Ackerman Hills Renovation Will Make Course 'enjoyable for all to play'
Work on the project is scheduled to begin on Monday, September 8, 2014
Have you ever played Pinehurst No. 2 or Torrey Pines? If so, you know the special feeling of golfing at a distinctive venue.
We are excited to be creating our own distinctive venue by renovating Purdue's historic Ackerman Hills Course under the creative magic of world-renowned golf course architect Pete Dye, who is donating his services.
Ackerman Hills - formerly the Purdue South Course - originally was designed by Indiana Golf Hall of Famer Bill Diddle and built in 1934. It hosted the 1961 NCAA Men's Championships at which Purdue won the team title and Jack Nicklaus was the medalist. The course was modified in 1968 by Larry Packard to accommodate the expansion of the Tower Acres residential area. It was further developed from 1996 to 1998 as part of the opening of the Birck Boilermaker Golf Complex.
Our objective now is to maintain the course's current parkland style and ensure that it is enjoyable for all to play with many of the same challenges that currently exist. At the same time, we want to add length in order to host championship-caliber events, while offering a variety of tee options to accommodate all skill levels. With the addition of two new holes adjacent to Cherry Lane and McCormick Road, we have expanded the course's footprint slightly to allow for better spacing and overall flow of play.
Modern agronomic standards for turf varieties, drainage, irrigation, tee box areas and tree placement and replacement will be included in the renovation. The current severe sloping of some greens will be modified to accommodate the green speeds demanded and desired in today's game. The project also will address wetlands mitigation and storm-water runoff issues that impact the course as well as the campus footprint south of Stadium Avenue.

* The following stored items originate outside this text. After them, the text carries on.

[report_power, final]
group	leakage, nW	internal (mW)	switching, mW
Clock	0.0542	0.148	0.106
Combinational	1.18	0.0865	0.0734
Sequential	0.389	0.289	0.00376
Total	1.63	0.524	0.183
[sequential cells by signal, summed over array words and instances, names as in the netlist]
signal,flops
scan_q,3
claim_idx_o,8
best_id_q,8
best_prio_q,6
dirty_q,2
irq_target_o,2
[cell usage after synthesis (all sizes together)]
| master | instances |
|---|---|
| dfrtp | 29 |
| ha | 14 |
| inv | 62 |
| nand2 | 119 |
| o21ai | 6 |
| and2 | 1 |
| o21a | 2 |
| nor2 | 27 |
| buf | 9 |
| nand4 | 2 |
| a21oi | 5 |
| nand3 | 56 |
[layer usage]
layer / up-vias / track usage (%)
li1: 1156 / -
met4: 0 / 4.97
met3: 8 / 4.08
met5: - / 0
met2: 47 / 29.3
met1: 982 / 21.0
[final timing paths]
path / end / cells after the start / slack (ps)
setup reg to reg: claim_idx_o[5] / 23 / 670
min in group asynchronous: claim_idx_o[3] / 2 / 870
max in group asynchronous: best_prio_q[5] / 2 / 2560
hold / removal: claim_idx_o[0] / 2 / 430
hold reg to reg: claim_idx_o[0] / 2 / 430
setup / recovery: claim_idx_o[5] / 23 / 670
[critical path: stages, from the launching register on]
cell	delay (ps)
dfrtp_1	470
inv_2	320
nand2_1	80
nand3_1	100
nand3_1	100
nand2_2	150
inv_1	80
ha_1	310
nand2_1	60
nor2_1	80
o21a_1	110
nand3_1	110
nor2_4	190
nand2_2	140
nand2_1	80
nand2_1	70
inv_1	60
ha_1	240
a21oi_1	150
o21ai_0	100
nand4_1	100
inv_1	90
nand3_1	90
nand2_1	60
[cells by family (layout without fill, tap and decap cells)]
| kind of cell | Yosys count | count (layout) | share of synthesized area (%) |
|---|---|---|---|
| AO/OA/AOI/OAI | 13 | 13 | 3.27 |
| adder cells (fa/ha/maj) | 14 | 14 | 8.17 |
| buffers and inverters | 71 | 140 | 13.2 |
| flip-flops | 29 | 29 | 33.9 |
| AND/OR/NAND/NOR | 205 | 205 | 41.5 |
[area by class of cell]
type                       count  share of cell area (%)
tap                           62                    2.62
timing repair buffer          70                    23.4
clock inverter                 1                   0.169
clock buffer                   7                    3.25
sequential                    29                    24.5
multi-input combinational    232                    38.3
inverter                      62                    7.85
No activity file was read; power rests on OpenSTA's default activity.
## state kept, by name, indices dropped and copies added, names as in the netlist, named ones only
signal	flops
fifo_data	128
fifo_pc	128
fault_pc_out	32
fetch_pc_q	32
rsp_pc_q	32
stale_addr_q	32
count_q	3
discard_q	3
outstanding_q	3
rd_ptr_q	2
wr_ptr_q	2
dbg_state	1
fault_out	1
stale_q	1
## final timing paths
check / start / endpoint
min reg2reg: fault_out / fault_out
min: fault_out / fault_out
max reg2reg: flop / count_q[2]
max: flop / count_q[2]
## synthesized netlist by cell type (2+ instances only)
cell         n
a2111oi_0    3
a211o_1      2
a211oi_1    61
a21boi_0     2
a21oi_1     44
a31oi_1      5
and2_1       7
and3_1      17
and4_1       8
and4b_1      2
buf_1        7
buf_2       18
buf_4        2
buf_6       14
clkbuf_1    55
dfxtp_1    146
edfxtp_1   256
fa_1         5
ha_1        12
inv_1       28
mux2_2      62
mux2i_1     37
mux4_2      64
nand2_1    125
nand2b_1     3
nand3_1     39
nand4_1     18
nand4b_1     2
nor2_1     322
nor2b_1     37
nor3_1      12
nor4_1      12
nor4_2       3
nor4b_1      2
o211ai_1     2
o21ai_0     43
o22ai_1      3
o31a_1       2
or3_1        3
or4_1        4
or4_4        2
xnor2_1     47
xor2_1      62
===== src/rtl/matrix_add_seq_ctrl_if.sv =====
// Handshake and operand/result bus for the time-multiplexed 2x2 matrix adder.
interface matrix_add_seq_ctrl_if #(
  parameter int unsigned IN_W  = 3,
  parameter int unsigned OUT_W = IN_W + 1
) ();
  logic                 start;
  logic                 start_ready;
  logic [4*IN_W-1:0]    a_flat;
  logic [4*IN_W-1:0]    b_flat;
  logic [4*OUT_W-1:0]   c_flat;
  logic                 busy;
  logic                 out_valid;
  logic                 out_ready;
  logic [1:0]           elem_idx;

  modport master (
    output start, a_flat, b_flat, out_ready,
    input  start_ready, c_flat, busy, out_valid, elem_idx
  );

  modport slave (
    input  start, a_flat, b_flat, out_ready,
    output start_ready, c_flat, busy, out_valid, elem_idx
  );
endinterface


===== src/rtl/matrix_add_seq_ctrl.sv =====
// 2x2 matrix sum C = A + B computed one element per cycle through a single shared adder.
module matrix_add_seq_ctrl #(
  parameter int unsigned IN_W  = 3,
  parameter int unsigned OUT_W = IN_W + 1
) (
  input  logic                   i_clk,
  input  logic                   i_rst,
  matrix_add_seq_ctrl_if.slave   bus
);

  localparam int unsigned N_EL = 4;

  typedef enum logic [1:0] {
    ST_IDLE = 2'd0,
    ST_ADD  = 2'd1,
    ST_HOLD = 2'd2
  } state_t;

  state_t                    r_state, w_state_nxt;
  logic [1:0]                r_idx, w_idx_nxt;
  logic [N_EL*IN_W-1:0]      r_a, w_a_nxt;
  logic [N_EL*IN_W-1:0]      r_b, w_b_nxt;
  logic [N_EL*OUT_W-1:0]     r_c, w_c_nxt;
  logic                      r_start_ready;
  logic                      r_busy;
  logic                      r_out_valid;

  logic [IN_W-1:0]           w_op_a;
  logic [IN_W-1:0]           w_op_b;
  logic [OUT_W-1:0]          w_sum;

  // The one adder: operands picked by the current element index.
  assign w_op_a = r_a[IN_W*r_idx +: IN_W];
  assign w_op_b = r_b[IN_W*r_idx +: IN_W];
  assign w_sum  = OUT_W'(w_op_a) + OUT_W'(w_op_b);

  // State, datapath and status flags; flags follow the next state so they stay pure register outputs.
  always_ff @(posedge i_clk) begin
    if (i_rst) begin
      r_state       <= ST_IDLE;
      r_idx         <= 2'd0;
      r_a           <= '0;
      r_b           <= '0;
      r_c           <= '0;
      r_start_ready <= 1'b1;
      r_busy        <= 1'b0;
      r_out_valid   <= 1'b0;
    end else begin
      r_state       <= w_state_nxt;
      r_idx         <= w_idx_nxt;
      r_a           <= w_a_nxt;
      r_b           <= w_b_nxt;
      r_c           <= w_c_nxt;
      r_start_ready <= (w_state_nxt == ST_IDLE);
      r_busy        <= (w_state_nxt == ST_ADD);
      r_out_valid   <= (w_state_nxt == ST_HOLD);
    end
  end

  // Next-state and datapath update.
  always_comb begin
    w_state_nxt = r_state;
    w_idx_nxt   = r_idx;
    w_a_nxt     = r_a;
    w_b_nxt     = r_b;
    w_c_nxt     = r_c;

    case (r_state)
      ST_IDLE: begin
        if (bus.start) begin
          w_a_nxt     = bus.a_flat;
          w_b_nxt     = bus.b_flat;
          w_c_nxt     = '0;
          w_idx_nxt   = 2'd0;
          w_state_nxt = ST_ADD;
        end
      end
      ST_ADD: begin
        w_c_nxt[OUT_W*r_idx +: OUT_W] = w_sum;
        if (r_idx == 2'(N_EL - 1)) begin
          w_idx_nxt   = 2'd0;
          w_state_nxt = ST_HOLD;
        end else begin
          w_idx_nxt   = r_idx + 2'd1;
        end
      end
      ST_HOLD: begin
        if (bus.out_ready) begin
          w_state_nxt = ST_IDLE;
        end
      end
      default: begin
        w_state_nxt = ST_IDLE;
        w_idx_nxt   = 2'd0;
      end
    endcase
  end

  assign bus.start_ready = r_start_ready;
  assign bus.busy        = r_busy;
  assign bus.out_valid   = r_out_valid;
  assign bus.c_flat      = r_c;
  assign bus.elem_idx    = r_idx;

endmodule


===== src/flat_wrapper.sv =====
// flat-port wrapper written by rule: the top's interface ports become plain ports
module matrix_add_seq_ctrl_flat 
#(
  parameter int unsigned IN_W  = 3,
  parameter int unsigned OUT_W = IN_W + 1
)
  (i_clk, i_rst, bus_start, bus_a_flat, bus_b_flat, bus_out_ready, bus_start_ready, bus_c_flat, bus_busy, bus_out_valid, bus_elem_idx);
  matrix_add_seq_ctrl_if #(.IN_W(IN_W), .OUT_W(OUT_W)) bus_i ();
  input  logic i_clk;
  input  logic i_rst;
  input wire logic [$bits(bus_i.start)-1:0] bus_start;
  input wire logic [$bits(bus_i.a_flat)-1:0] bus_a_flat;
  input wire logic [$bits(bus_i.b_flat)-1:0] bus_b_flat;
  input wire logic [$bits(bus_i.out_ready)-1:0] bus_out_ready;
  output wire logic [$bits(bus_i.start_ready)-1:0] bus_start_ready;
  output wire logic [$bits(bus_i.c_flat)-1:0] bus_c_flat;
  output wire logic [$bits(bus_i.busy)-1:0] bus_busy;
  output wire logic [$bits(bus_i.out_valid)-1:0] bus_out_valid;
  output wire logic [$bits(bus_i.elem_idx)-1:0] bus_elem_idx;
  assign bus_i.start = bus_start;
  assign bus_i.a_flat = bus_a_flat;
  assign bus_i.b_flat = bus_b_flat;
  assign bus_i.out_ready = bus_out_ready;
  assign bus_start_ready = bus_i.start_ready;
  assign bus_c_flat = bus_i.c_flat;
  assign bus_busy = bus_i.busy;
  assign bus_out_valid = bus_i.out_valid;
  assign bus_elem_idx = bus_i.elem_idx;
  matrix_add_seq_ctrl #(.IN_W(IN_W), .OUT_W(OUT_W)) u_core (.i_clk(i_clk), .i_rst(i_rst), .bus(bus_i));
endmodule

===== config.mk =====
export PLATFORM = sky130hd
export DESIGN_NAME = matrix_add_seq_ctrl_flat
export DESIGN_NICKNAME = d
export VERILOG_FILES = /design/src/rtl/matrix_add_seq_ctrl_if.sv /design/src/rtl/matrix_add_seq_ctrl.sv /design/src/flat_wrapper.sv
export SDC_FILE = /design/constraint.sdc
export NUM_CORES = 1
export LEC_CHECK = 0
export CORE_ASPECT_RATIO = 0.6
export CORE_MARGIN = 3
export CORE_UTILIZATION = 53
export CTS_CLUSTER_SIZE = 40
export DETAILED_ROUTE_END_ITERATION = 10
export PLACE_DENSITY_LB_ADDON = 0.2
export RECOVER_POWER = 25
export SLEW_MARGIN = 10
export SYNTH_ARGS = -nofsm -noshare
export SYNTH_HDL_FRONTEND = slang
export SYNTH_SLANG_ARGS = --single-unit

===== constraint.sdc =====
create_clock -name i_clk -period 6.5 [get_ports i_clk]
set_input_delay 1.625 -clock i_clk [delete_from_list [all_inputs] [get_ports i_clk]]
set_output_delay 1.625 -clock i_clk [all_outputs]
set_load 0.02 [all_outputs]

==> results of run 1 <==
[power groups by stage]
stage,clock [mW],combinational (mW),sequential [mW]
floorplan,0,0.0575,0.314
global placement,0,0.0856,0.317
detailed placement,0,0.0865,0.317
CTS,0.173,0.0872,0.311
global route,0.183,0.0948,0.313
finish,0.171,0.0869,0.311
[worst paths after layout]
check,slack [ps],startpoint,cells after the start,endpoint
min reg2reg,460,u_core.r_b[3],2,u_core.r_b[3]
max,2870,i_rst,4,u_core.bus.start_ready
max reg2reg,3730,u_core.bus.elem_idx[0],6,u_core.bus.c_flat[6]
min,460,u_core.r_b[3],2,u_core.r_b[3]
[logic make-up after synthesis]
group           after synthesis  synth area share
simple gates                 89             0.217
xor+xnor                      1           0.00425
fa+ha+maj                     8            0.0522
flops                        47             0.456
mux                           6            0.0655
buf+inv                      18            0.0504
compound gates               51             0.155
[routing by layer]
layer	vias to the layer above	wire [um]
met2	54	1820
met5	-	0
met4	0	46
li1	842	-
met3	8	338
met1	772	2340
[layout make-up]
class / count / area, um^2
well taps: 45 / 56.3
flip-flops and latches: 47 / 941
clock inverters: 1 / 5.00
inverters: 5 / 18.8
clock buffers: 7 / 76.3
repair buffers: 49 / 484
fillers: 273 / 885
multi-input cells: 155 / 1020
[registers in the layout, indices dropped and copies added (netlist names)]
name / flops
u_core.r_state: 2
u_core.bus.c_flat: 16
u_core.bus.start_ready: 1
u_core.bus.busy: 1
u_core.bus.elem_idx: 2
u_core.r_a: 12
u_core.bus.out_valid: 1
u_core.r_b: 12
[worst max-delay path: stages]
cell and delay [ps]:
sky130_fd_sc_hd__dlygate4sd3_1 520, sky130_fd_sc_hd__clkbuf_1 1370, sky130_fd_sc_hd__nor2_1 180, sky130_fd_sc_hd__nor2_1 170
[placed cells by master (no fill, tap or decap), drive strengths merged]
cell type / instances
nand2: 54
xor2: 1
a22oi: 18
nor4: 2
nand3: 1
dfxtp: 47
a211oi: 2
clkdlybuf4s50: 47
mux4: 6
nor2: 22
nor3: 1
nor2b: 1
nor3b: 1
and4: 1
dlygate4sd3: 1
fa: 1
nor4b: 1
ha: 7
nand3b: 1
a21o: 4
nand2b: 4
clkbuf: 8
inv: 5
a21oi: 27
clkinv: 1
==> flow_results.xml, run 1 <==
<?xml version="1.0" encoding="UTF-8"?>
<metrics>
  <group name="status">
    <metric name="outcome" unit="">finished with violations</metric>
    <metric name="violations_in_the_final_reports" unit="">capacitance limit, slew limit</metric>
  </group>
  <group name="timing">
    <metric name="final-max-slew-violation-count" unit="">47</metric>
    <metric name="max_slew_headroom" unit="">-0.284</metric>
    <metric name="final_hold_viol_count" unit="">0</metric>
    <metric name="transition_time_at_the_pin_with_the_least_slew_margin" unit="ps">1930</metric>
    <metric name="fin_ws" unit="ps">2870</metric>
    <metric name="hold_slack" unit="ps">459</metric>
    <metric name="setup_viol_count_final" unit="">0</metric>
    <metric name="setup_repair_after_global_routing_missed_its_margin" unit="">no</metric>
    <metric name="post-route-min-period" unit="ps">3630</metric>
    <metric name="setup_tns" unit="ps">0</metric>
    <metric name="final.setup_skew" unit="ps">5.95</metric>
    <metric name="timing.fmax" unit="MHz">275</metric>
    <metric name="post_route_clock_period_utilization" unit="">0.559</metric>
  </group>
  <group name="drt">
    <metric name="vias_per_cell" unit="">5.42</metric>
    <metric name="vias" unit="">1676</metric>
    <metric name="ant_nets" unit="">0</metric>
    <metric name="drt_drc_violations_left" unit="">0</metric>
    <metric name="route.final.wire_length" unit="um">4550</metric>
    <metric name="detail_route.wl_per_cell" unit="um">14.7</metric>
    <metric name="drc_violation_total_after_the_first_tritonroute_iteration" unit="">58</metric>
    <metric name="firstDrtPassIters" unit="">4</metric>
  </group>
  <group name="synth">
    <metric name="synth.lib_cells_used.distinct" unit="">28</metric>
    <metric name="synth_top_cell_by_area" unit="">sky130_fd_sc_hd__dfxtp_1</metric>
    <metric name="synth_fp_nets" unit="">256</metric>
    <metric name="yosys.cell_count.top_type" unit="">sky130_fd_sc_hd__nand2_1</metric>
    <metric name="yosys-top-cells-count" unit="">54 x sky130_fd_sc_hd__nand2_1, 47 x sky130_fd_sc_hd__dfxtp_1, 26 x sky130_fd_sc_hd__a21oi_1</metric>
    <metric name="synth_async_sr_flop_share" unit="">0</metric>
    <metric name="synth_area" unit="um^2">2060</metric>
    <metric name="synth.area.top_cells" unit="">sky130_fd_sc_hd__dfxtp_1 46%, sky130_fd_sc_hd__nand2_1 9.8%, sky130_fd_sc_hd__a22oi_1 6.6%</metric>
    <metric name="synth_warnings" unit="">0</metric>
    <metric name="synthCells" unit="">220</metric>
    <metric name="proportion_of_synthesized_chip_area_in_sequential_cells" unit="">0.456</metric>
    <metric name="synthFlopType" unit="">sky130_fd_sc_hd__dfxtp_1</metric>
    <metric name="postSynthAreaPerCell" unit="um^2">9.37</metric>
    <metric name="ys_ff_latch" unit="">47</metric>
    <metric name="synthDominantCellAreaShare" unit="">0.456</metric>
    <metric name="edff_count_synth" unit="">0</metric>
  </group>
  <group name="final_layout">
    <metric name="areaGrowthSynthToFinish" unit="%">26.0</metric>
    <metric name="layout-drive-gt1-share" unit="">0.0758</metric>
    <metric name="finalNetCount" unit="">299</metric>
    <metric name="final_design_utilization" unit="">0.746</metric>
    <metric name="finalInstanceArea" unit="um^2">2600</metric>
    <metric name="final_cell_count_no_fill" unit="">309</metric>
    <metric name="antennaDiodeCount" unit="">0</metric>
  </group>
  <group name="global_route">
    <metric name="global_route.peak_usage_layer" unit="">met2</metric>
    <metric name="grt_max_degree" unit="">47</metric>
    <metric name="antenna_found_initial" unit="">0</metric>
    <metric name="grt_pass1_wl" unit="um">7400</metric>
    <metric name="met2_usage" unit="">0.308</metric>
    <metric name="groute.layer.met1.usage" unit="">0.293</metric>
    <metric name="vias_in_the_first_global_route" unit="">1537</metric>
    <metric name="grt-ovfl-total" unit="">0</metric>
    <metric name="grt_use_met3" unit="">0.0767</metric>
    <metric name="total_routing_resource_utilization_after_global_routing" unit="">0.210</metric>
  </group>
  <group name="power">
    <metric name="pwr-share-seq" unit="">0.547</metric>
    <metric name="leakagePower" unit="nW">0.964</metric>
    <metric name="power.total" unit="mW">0.569</metric>
    <metric name="power_switching" unit="mW">0.151</metric>
    <metric name="irDropWorstVdd" unit="uV">116</metric>
    <metric name="p_sw_frac" unit="">0.266</metric>
    <metric name="clkPwrFrac" unit="">0.301</metric>
    <metric name="power_frac_comb" unit="">0.153</metric>
    <metric name="p_int" unit="mW">0.417</metric>
    <metric name="power_density" unit="nW/um^2">219</metric>
  </group>
  <group name="clock_tree">
    <metric name="cts-root-buf" unit="">sky130_fd_sc_hd__clkbuf_8</metric>
    <metric name="cts_tree" unit="">built</metric>
    <metric name="cts_buffers" unit="">5</metric>
    <metric name="hold_buffers" unit="">0</metric>
    <metric name="post-cts-setup-buffers" unit="">0</metric>
    <metric name="path_clk_slew" unit="ps">80</metric>
    <metric name="cts.sink_count" unit="">47</metric>
    <metric name="post_cts_resized" unit="">0</metric>
    <metric name="worstSkewPairLatency" unit="ps">310</metric>
    <metric name="clock_path_buffers" unit="">2</metric>
    <metric name="htree_levels" unit="">2</metric>
  </group>
  <group name="placed_design">
    <metric name="dp_slack" unit="ps">3090</metric>
    <metric name="port-buffer-count" unit="">48</metric>
    <metric name="dpl.cell_count" unit="">301</metric>
    <metric name="hpwl" unit="um">3170</metric>
    <metric name="postPlaceCellArea" unit="um^2">2520</metric>
    <metric name="place.gp.congestion" unit="">0.747</metric>
  </group>
  <group name="critical_path">
    <metric name="timing.critical_path.arrival" unit="ps">3870</metric>
    <metric name="cp_max_fo" unit="">46</metric>
    <metric name="cp-start-kind" unit="">input pin</metric>
    <metric name="worstPathRequired" unit="ps">6730</metric>
    <metric name="type_of_the_worst_setup_path" unit="">in2reg</metric>
    <metric name="cp_capture_type" unit="">register</metric>
  </group>
  <group name="floorplan">
    <metric name="floorplan.die.height" unit="um">54.3</metric>
    <metric name="design.die.area" unit="um^2">4700</metric>
    <metric name="floorplan.initialDensity" unit="">0.592</metric>
    <metric name="ios" unit="">49</metric>
    <metric name="die_w" unit="um">86.5</metric>
    <metric name="rows" unit="">16</metric>
    <metric name="core" unit="um^2">3480</metric>
  </group>
  <group name="run">
    <metric name="cap_viol_max_count" unit="">1</metric>
  </group>
  <group name="hold_path">
    <metric name="min_path_type" unit="">reg2reg</metric>
  </group>
</metrics>
No activity file was read; power rests on OpenSTA's default activity.
==> run 2: changes to the inputs <==
--- a/config.mk
+++ b/config.mk
@@ -7,7 +7,7 @@
 export LEC_CHECK = 0
 export CORE_ASPECT_RATIO = 0.6
 export CORE_MARGIN = 3
-export CORE_UTILIZATION = 53
+export CORE_UTILIZATION = 44
 export CTS_CLUSTER_SIZE = 40
 export DETAILED_ROUTE_END_ITERATION = 10
 export PLACE_DENSITY_LB_ADDON = 0.2
==> constraint.sdc (replaced) <==
create_clock -name i_clk -period 3.3 [get_ports i_clk]
set_input_delay 0.825 -clock i_clk [delete_from_list [all_inputs] [get_ports i_clk]]
set_output_delay 0.825 -clock i_clk [all_outputs]
set_load 0.02 [all_outputs]
==> run 2 against run 1 <==
  * The flow still finishes with violations (capacitance limit, slew limit)
  * Non-clock buffer count rose by 1
  * Worst setup slack got worse by 2400 ps
  * Combinational power up 97%
  * Power rose by 93%
  * Count of clock-buffer cells in the layout decreased by 1
  * Clock power grew 83%
  * Routed wire length shrank 0.37%
  * Critical path depth is the same
  * Highest routed layer unchanged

The renovation was conceived by alumnus Jim Ackerman and Purdue director of golf Devon Brouse, and it is being made possible by major gifts from the Ackerman family as well as Samuel R. Allen (a Purdue golf team member in the mid-1970s), Mike and Kay Birck, and Fred Fehsenfeld. The Purdue Athletics Department will seek Board of Trustees approval to rename the facility the Ackerman-Allen Hills Course.
It is our desire to respect the Purdue South Golf Course tradition while giving the university and our local community, along with the Boilermaker golf programs, the very best collegiate golf facilities in the country.
Upon reopening, the course will be included on the Pete Dye Trail, which presently consists of seven unique and challenging golf courses throughout Indiana, including Purdue's Kampen Course. The Kampen Course hosted the 2003 NCAA Women's Championships and the 2008 NCAA Men's Championships.
These changes to a historic golf course are a tremendously exciting development for Purdue and for our community. We look forward to helping make Greater Lafayette one of Indiana's premier golf destinations.
Following are some frequently asked questions about the project:
When is the course closing?
All 18 holes on Ackerman Hills will remain open through Sunday, September 7th. The project is anticipated to start on Monday, September 8, 2014.
Why is the course being renovated?
The upgrades will modify the course to make it more appealing to a wider range of players while maintaining its current parkland style and addressing several agronomic issues and a deteriorating irrigation system. Furthermore, the upgraded course will be a practice and competition resource for Purdue’s nationally ranked golf programs, with the entire Birck Boilermaker Golf Complex ranking second to none among collegiate facilities.
What is the timetable for the project?
The project is anticipated to begin in the fall of 2014. The entire course will be closed in 2015 and reopen during the late spring of 2016.
Will football game-day parking be affected?
Football game-day parking will not be affected and will, in fact, be enhanced by the upgrades to the course drainage.
Who is designing the upgrades?
Pete Dye, regarded as the father of modern golf course architecture, has agreed to donate his design services. He previously designed the Kampen Course at Purdue, which is widely regarded as one of the top collegiate courses in the nation, having hosted the 2003 NCAA Women’s Championships and the 2008 NCAA Men’s Championships.
What is the Pete Dye Trail?
The Pete Dye Trail presently consists of seven golf courses throughout Indiana, including Purdue’s Kampen Course, and combines challenging courses and unique destinations.